Last week, the International Paralympic Committee – who once were among the first to take a firm stand against Russia following the revelations of the systemic, state-sponsored doping and corruption – now decided to let Russia back into the family warmth of paralympic sport, apparently undisturbed by the intensified Russian war against Ukraine and the swarm of drones over European airports. 

Knowing how loyal the IPC has been to the International Olympic Committee in recent years, you cannot help thinking that IPC may just be testing how the world will respond if also the IOC opens its arms to Russia and Belarus.

You can continue: What about the repressive Saudi regime and its buying spree in international sport? What about the Afghan government excluding half of its population from physical activity, sport and play? What about China, what about Iran?

Whataboutism is not a favourite word in Play the Game’s vocabulary but we recognise that balancing political interests is not an easy task for a movement that strives to have universal outreach.

If only nations with impeccable human rights records were allowed to participate, international sports competitions would shrink considerably. 

On the other hand: Is sport ready to accept all kind of human rights transgressions to keep all countries on board? 

Will sport sacrifice its most basic values like respect for the individual, freedom of association and fair play just for the sake of global unity? 

With the vision and the will, ClearingSport is doable

In these turbulent times, it may seem far-fetched to propose unifying minimum human rights standards for sport to uphold for its international events and tournaments. 

On the other hand, if any global sector is able to take the lead, thanks to its centralized power management, it is indeed sport where all players dance to the tune and the tone from the top. 

You might say that sport is “the last sector standing” where it still makes sense to speak about rule-based international cooperation. 

In that spirit, to strengthen the cooperation and to ensure that international standards on human rights, ethics, and integrity are not only adopted but also enforced, Play the Game and a group of experts launched the ClearingSport project earlier this year.

This followed a call from our conference in Odense in 2022 where we were challenged to come with a more specific proposal on an idea that has been around for two decades: One single entity to deal with all kinds of corruption, crime and other integrity breaches in sport.

We decided early that for a start this proposal would mainly build on advice by experts who are independent from sport and government, to make sure political interests would not dominate the discussion as they have in previous years.

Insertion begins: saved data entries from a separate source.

--- config.mk ---
export PLATFORM = sky130hd
export DESIGN_NAME = mem_stage
export DESIGN_NICKNAME = d
export VERILOG_FILES = /design/src/rtl/mem_stage_pkg.sv /design/src/rtl/port_define.sv /design/src/rtl/mem_dm_ctrl.sv /design/src/rtl/mem_stage.sv
export SDC_FILE = /design/constraint.sdc
export NUM_CORES = 1
export LEC_CHECK = 0
export ABC_AREA = 1
export CORE_ASPECT_RATIO = 1.1
export CORE_MARGIN = 1
export CORE_UTILIZATION = 40
export CTS_CLUSTER_DIAMETER = 200
export DETAILED_ROUTE_END_ITERATION = 10
export PLACE_DENSITY = 0.77
export REMOVE_ABC_BUFFERS = 1
export SETUP_SLACK_MARGIN = 0.5
export SLEW_MARGIN = 0
export SYNTH_ARGS = -nofsm -noshare
export SYNTH_HDL_FRONTEND = slang
export SYNTH_SLANG_ARGS = --single-unit
export TNS_END_PERCENT = 50
--- constraint.sdc ---
create_clock -name clk -period 5.35 [get_ports clk]
set_clock_uncertainty 0.05 [all_clocks]
set_input_delay 1.07 -clock clk [delete_from_list [all_inputs] [get_ports clk]]
set_output_delay 1.07 -clock clk [all_outputs]
set_load 0.005 [all_outputs]
--- src/rtl/mem_stage_pkg.sv ---
// Pipeline types shared by the memory stage and its data-memory controller.
package mem_stage_pkg;

   typedef enum logic [1:0] {
      IDLE = 2'd0,
      WAIT = 2'd1,
      DONE = 2'd2
   } mem_state_t;

endpackage

--- src/rtl/port_define.sv ---
// Shared encodings for the pipeline datapath: bus widths, reset constants and mux selects.
package port_define;

   localparam int RegBus     = 32;
   localparam int RegAddrBus = 5;

   localparam logic [RegBus-1:0]     ZeroWord     = '0;
   localparam logic [RegAddrBus-1:0] ZeroRegAddr  = '0;
   localparam logic                  WriteDisable = 1'b0;

   localparam logic LwAluSrc = 1'b0;
   localparam logic LwMemSrc = 1'b1;
   localparam logic MvAluSrc = 1'b0;
   localparam logic MvMovSrc = 1'b1;

   localparam int DmTimeoutDefault = 16;

endpackage

--- src/rtl/mem_dm_ctrl.sv ---
// Data-memory access controller: request launch, bounded wait for ack, abort on timeout.
module mem_dm_ctrl
   import port_define::*;
   import mem_stage_pkg::*;
#(
   parameter int TIMEOUT = DmTimeoutDefault
) (
   input  logic              clk,
   input  logic              rst,
   input  logic              i_read,
   input  logic              i_write,
   input  logic [RegBus-1:0] i_addr,
   input  logic [RegBus-1:0] i_wdata,
   input  logic              i_ack,
   input  logic [RegBus-1:0] i_rdata,
   output logic              o_req,
   output logic              o_we,
   output logic [RegBus-1:0] o_addr,
   output logic [RegBus-1:0] o_wdata,
   output logic              o_err,
   output logic              o_stall,
   output logic              o_done,
   output logic              o_abort,
   output logic [RegBus-1:0] o_loadData
);

   localparam logic [7:0] TimeoutCount = 8'(TIMEOUT);

   mem_state_t        r_state;
   mem_state_t        w_nextState;
   logic [7:0]        r_waitCount;
   logic              r_errPulse;
   logic              r_abort;
   logic [RegBus-1:0] r_loadData;
   logic              w_memOp;
   logic              w_launch;
   logic              w_ackHit;
   logic              w_timeout;

   assign w_memOp = i_read | i_write;

   always_ff @(posedge clk or posedge rst) begin
      if (rst) begin
         r_state <= IDLE;
      end else begin
         r_state <= w_nextState;
      end
   end

   // Ack wins over a timeout landing in the same WAIT cycle.
   always_comb begin
      w_nextState = r_state;
      w_launch    = 1'b0;
      w_ackHit    = 1'b0;
      w_timeout   = 1'b0;
      o_stall     = 1'b0;
      case (r_state)
         IDLE: begin
            if (w_memOp) begin
               o_stall     = 1'b1;
               w_launch    = 1'b1;
               w_nextState = WAIT;
            end
         end
         WAIT: begin
            o_stall = 1'b1;
            if (i_ack) begin
               w_ackHit    = 1'b1;
               w_nextState = DONE;
            end else if (r_waitCount + 8'd1 == TimeoutCount) begin
               w_timeout   = 1'b1;
               w_nextState = DONE;
            end
         end
         DONE: begin
            w_nextState = IDLE;
         end
         default: begin
            w_nextState = IDLE;
         end
      endcase
   end

   always_ff @(posedge clk or posedge rst) begin
      if (rst) begin
         r_waitCount <= 8'd0;
      end else if (w_launch) begin
         r_waitCount <= 8'd0;
      end else if (r_state == WAIT) begin
         r_waitCount <= r_waitCount + 8'd1;
      end
   end

   // Request fields are frozen from launch until ack or abort.
   always_ff @(posedge clk or posedge rst) begin
      if (rst) begin
         o_req   <= 1'b0;
         o_we    <= 1'b0;
         o_addr  <= ZeroWord;
         o_wdata <= ZeroWord;
      end else if (w_launch) begin
         o_req   <= 1'b1;
         o_we    <= i_write;
         o_addr  <= i_addr;
         o_wdata <= i_wdata;
      end else if (w_ackHit || w_timeout) begin
         o_req   <= 1'b0;
      end
   end

   always_ff @(posedge clk or posedge rst) begin
      if (rst) begin
         r_loadData <= ZeroWord;
         r_errPulse <= 1'b0;
         r_abort    <= 1'b0;
      end else begin
         r_errPulse <= w_timeout;
         if (w_ackHit) begin
            r_loadData <= i_rdata;
         end
         if (w_launch) begin
            r_abort <= 1'b0;
         end else if (w_timeout) begin
            r_abort <= 1'b1;
         end
      end
   end

   assign o_err      = r_errPulse | (w_launch & i_read & i_write);
   assign o_done     = (r_state == DONE);
   assign o_abort    = r_abort;
   assign o_loadData = r_loadData;

endmodule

I would like to thank the around 200 experts that contributed to our online survey, and the 20 people whom we invited to our Advisory Group. 

If anyone here feel that they should have been invited, don’t worry: You will have plenty of opportunity to influence the discussion in the time to come as we expand the consultation to other key stakeholders like governments, sports organisations, and private integrity actors.

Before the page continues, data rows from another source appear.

<file path="src/rtl/instability_pkg.sv">
// Shared definitions for the instability sweep block.
// Holds the sweep FSM state encoding, the default parameter values used by
// the top and the jump detector, and the width of the consecutive-jump counter.
package instability_pkg;

  typedef enum logic [2:0] {
    ST_IDLE   = 3'd0,
    ST_APPLY  = 3'd1,
    ST_WAIT   = 3'd2,
    ST_EVAL   = 3'd3,
    ST_FINISH = 3'd4
  } state_t;

  localparam int WIDTH_DEF     = 10;
  localparam int DELTA_DEF     = 300;
  localparam int IREF_STEP_DEF = 50;
  localparam int IREF_MIN_DEF  = 0;
  localparam int CONFIRM_DEF   = 2;
  localparam int TIMEOUT_DEF   = 1023;

  // CONFIRM is limited to 1..7, so three bits hold the run of jumps.
  localparam int RUN_W = 3;

endpackage

</file>
<file path="src/rtl/jump_detector.sv">
// Classifies each new Q sample against the previous one.
// A jump is a positive sample-to-sample increase strictly larger than DELTA;
// decreases are never jumps. Counts consecutive jumps and flags when the run
// reaches CONFIRM.
// Ports:
//   clk, rst  - clock, asynchronous active-high reset
//   clear     - start of a new sweep, zeroes the run counter
//   eval      - one-cycle strobe: classify q against last_q this cycle
//   first     - q is the first sample of the sweep (never a jump)
//   q         - sample being evaluated
//   last_q    - previous sample of the sweep
//   jump      - q is a jump relative to last_q
//   hit       - this evaluation brings the run of jumps to CONFIRM
//   run_cnt   - current consecutive-jump count
module jump_detector
  import instability_pkg::*;
#(
  parameter int WIDTH   = WIDTH_DEF,
  parameter int DELTA   = DELTA_DEF,
  parameter int CONFIRM = CONFIRM_DEF
) (
  input  logic             clk,
  input  logic             rst,
  input  logic             clear,
  input  logic             eval,
  input  logic             first,
  input  logic [WIDTH-1:0] q,
  input  logic [WIDTH-1:0] last_q,
  output logic             jump,
  output logic             hit,
  output logic [RUN_W-1:0] run_cnt
);

  localparam logic signed [WIDTH:0] DELTA_S   = (WIDTH+1)'(DELTA);
  localparam logic [RUN_W-1:0]      CONFIRM_W = RUN_W'(CONFIRM);

  logic signed [WIDTH:0] diff_s;
  logic [RUN_W-1:0]      run_next_s;

  // Signed difference with one guard bit so a drop stays negative.
  always_comb begin
    diff_s     = $signed({1'b0, q}) - $signed({1'b0, last_q});
    jump       = 1'b0;
    run_next_s = {RUN_W{1'b0}};
    if (first) begin
      jump       = 1'b0;
      run_next_s = {RUN_W{1'b0}};
    end else if (diff_s > DELTA_S) begin
      jump       = 1'b1;
      run_next_s = run_cnt + 3'd1;
    end else begin
      jump       = 1'b0;
      run_next_s = {RUN_W{1'b0}};
    end
    hit = eval && (run_next_s == CONFIRM_W);
  end

  // Consecutive-jump counter, advanced once per evaluated sample.
  always_ff @(posedge clk or posedge rst) begin
    if (rst) begin
      run_cnt <= {RUN_W{1'b0}};
    end else if (clear) begin
      run_cnt <= {RUN_W{1'b0}};
    end else if (eval) begin
      run_cnt <= run_next_s;
    end else begin
      run_cnt <= run_cnt;
    end
  end

endmodule

</file>
<file path="src/rtl/instability_sweep.sv">
// Sweeps a reference current downward from full scale, requesting one Q
// measurement per step, and looks for the point where Q starts jumping.
// When CONFIRM consecutive jumps are seen, the last reference that gave a
// stable sample becomes the Q-control upper bound (i_ref_setup).
// Ports:
//   clk, rst     - clock, asynchronous active-high reset
//   start        - sweep request pulse (accepted only in IDLE with enable=1)
//   enable       - sweep permit; low aborts an active sweep without done
//   meas_start   - one-cycle measurement request
//   q_valid      - measurement-done strobe (only honoured while waiting)
//   q_measured   - measured Q
//   i_ref        - reference currently applied
//   i_ref_setup  - upper bound handed to the Q control module
//   busy         - sweep in progress (APPLY, WAIT, EVAL)
//   done         - one-cycle completion pulse
//   found        - instability located by the last sweep
//   timeout      - last sweep ended on a measurement timeout
module instability_sweep
  import instability_pkg::*;
#(
  parameter int WIDTH     = WIDTH_DEF,
  parameter int DELTA     = DELTA_DEF,
  parameter int IREF_STEP = IREF_STEP_DEF,
  parameter int IREF_MIN  = IREF_MIN_DEF,
  parameter int CONFIRM   = CONFIRM_DEF,
  parameter int TIMEOUT   = TIMEOUT_DEF
) (
  input  logic             clk,
  input  logic             rst,
  input  logic             start,
  input  logic             enable,
  output logic             meas_start,
  input  logic             q_valid,
  input  logic [WIDTH-1:0] q_measured,
  output logic [WIDTH-1:0] i_ref,
  output logic [WIDTH-1:0] i_ref_setup,
  output logic             busy,
  output logic             done,
  output logic             found,
  output logic             timeout
);

  localparam int               WAIT_W     = $clog2(TIMEOUT + 1);
  localparam logic [WAIT_W-1:0] WAIT_LAST = WAIT_W'(TIMEOUT - 1);
  localparam logic [WIDTH-1:0] REF_MAX    = {WIDTH{1'b1}};
  localparam logic [WIDTH-1:0] STEP_W     = WIDTH'(IREF_STEP);
  // Stepping is allowed only while i_ref - IREF_STEP stays at or above IREF_MIN.
  localparam logic [WIDTH:0]   STEP_FLOOR = (WIDTH+1)'(IREF_MIN + IREF_STEP);

  state_t            state_r;
  logic [WAIT_W-1:0] wait_cnt_r;
  logic [WIDTH-1:0]  q_lat_r;
  logic [WIDTH-1:0]  last_q_r;
  logic [WIDTH-1:0]  stable_r;
  logic              first_r;

  logic              clear_s;
  logic              eval_s;
  logic              jump_s;
  logic              hit_s;
  logic [RUN_W-1:0]  run_cnt_s;

  // Detector strobes: clear on an accepted start, classify in an enabled EVAL.
  always_comb begin
    clear_s = (state_r == ST_IDLE) && start && enable;
    eval_s  = (state_r == ST_EVAL) && enable;
  end

  jump_detector #(
    .WIDTH   (WIDTH),
    .DELTA   (DELTA),
    .CONFIRM (CONFIRM)
  ) u_jump_detector (
    .clk     (clk),
    .rst     (rst),
    .clear   (clear_s),
    .eval    (eval_s),
    .first   (first_r),
    .q       (q_lat_r),
    .last_q  (last_q_r),
    .jump    (jump_s),
    .hit     (hit_s),
    .run_cnt (run_cnt_s)
  );

  // Sweep FSM; all outputs are registered and reflect the state being entered.
  always_ff @(posedge clk or posedge rst) begin
    if (rst) begin
      state_r     <= ST_IDLE;
      i_ref       <= REF_MAX;
      i_ref_setup <= REF_MAX;
      meas_start  <= 1'b0;
      busy        <= 1'b0;
      done        <= 1'b0;
      found       <= 1'b0;
      timeout     <= 1'b0;
      wait_cnt_r  <= {WAIT_W{1'b0}};
      q_lat_r     <= {WIDTH{1'b0}};
      last_q_r    <= {WIDTH{1'b0}};
      stable_r    <= REF_MAX;
      first_r     <= 1'b0;
    end else begin
      meas_start <= 1'b0;
      done       <= 1'b0;
      if ((state_r != ST_IDLE) && !enable) begin
        // Abort: drop back without done; references keep their values.
        state_r <= ST_IDLE;
        busy    <= 1'b0;
      end else begin
        case (state_r)
          ST_IDLE: begin
            if (start && enable) begin
              i_ref      <= REF_MAX;
              found      <= 1'b0;
              timeout    <= 1'b0;
              first_r    <= 1'b1;
              stable_r   <= REF_MAX;
              meas_start <= 1'b1;
              busy       <= 1'b1;
              state_r    <= ST_APPLY;
            end
          end
          ST_APPLY: begin
            wait_cnt_r <= {WAIT_W{1'b0}};
            state_r    <= ST_WAIT;
          end
          ST_WAIT: begin
            if (q_valid) begin
              q_lat_r <= q_measured;
              state_r <= ST_EVAL;
            end else if (wait_cnt_r == WAIT_LAST) begin
              timeout <= 1'b1;
              found   <= 1'b0;
              busy    <= 1'b0;
              done    <= 1'b1;
              state_r <= ST_FINISH;
            end else begin
              wait_cnt_r <= wait_cnt_r + 1'b1;
            end
          end
          ST_EVAL: begin
            last_q_r <= q_lat_r;
            first_r  <= 1'b0;
            // The last non-jumping reference is the candidate safe bound.
            if (!jump_s) begin
              stable_r <= i_ref;
            end
            if (hit_s) begin
              found       <= 1'b1;
              i_ref_setup <= stable_r;
              busy        <= 1'b0;
              done        <= 1'b1;
              state_r     <= ST_FINISH;
            end else if ({1'b0, i_ref} >= STEP_FLOOR) begin
              i_ref      <= i_ref - STEP_W;
              meas_start <= 1'b1;
              state_r    <= ST_APPLY;
            end else begin
              found   <= 1'b0;
              busy    <= 1'b0;
              done    <= 1'b1;
              state_r <= ST_FINISH;
            end
          end
          ST_FINISH: begin
            state_r <= ST_IDLE;
          end
          default: begin
            busy    <= 1'b0;
            state_r <= ST_IDLE;
          end
        endcase
      end
    end
  end

endmodule

</file>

First opportunity to discuss in detail is Tuesday evening where we present the proposal, and it will be followed up by a workshop on Wednesday.

There are four core elements that ClearingSport proposes to strengthen:

  1. minimum standards for sports integrity
  2. mechanisms to monitor that they are respected,
  3. reporting mechanisms and investigations and
  4. an improved judicial system in sport.

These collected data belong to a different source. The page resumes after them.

File: src/rtl/bcd_digit_sub.sv
// rtl/bcd_digit_sub.sv - single BCD digit subtract with borrow, combinational
module bcd_digit_sub
    import bcd_pkg::*;
(
    input  digit_t a_d,
    input  digit_t b_d,
    input  logic   bi,
    output digit_t d,
    output logic   bo,
    output logic   bad
);

    logic signed [4:0] t;
    logic signed [4:0] t_fix;

    // a - b - borrow in 5-bit signed; a negative result wraps by adding ten
    always_comb begin
        t     = $signed({1'b0, a_d}) - $signed({1'b0, b_d}) - $signed({4'b0000, bi});
        bo    = 1'b0;
        t_fix = t;
        if (t < 0) begin
            bo    = 1'b1;
            t_fix = t + $signed(BCD_BASE);
        end
        d   = t_fix[3:0];
        bad = (a_d > BCD_MAX) || (b_d > BCD_MAX);
    end

endmodule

ClearingSport does not pretend to be the end solution to all problems in sports integrity. But it is does show that it is realistic and doable to achieve more coordination, better enforcement, and an all-encompassing international integrity entity, if only we have the vision and the will. 

I am sure that most of you share that ambition, and let us continue to work together like we have done since 2022. Thank you.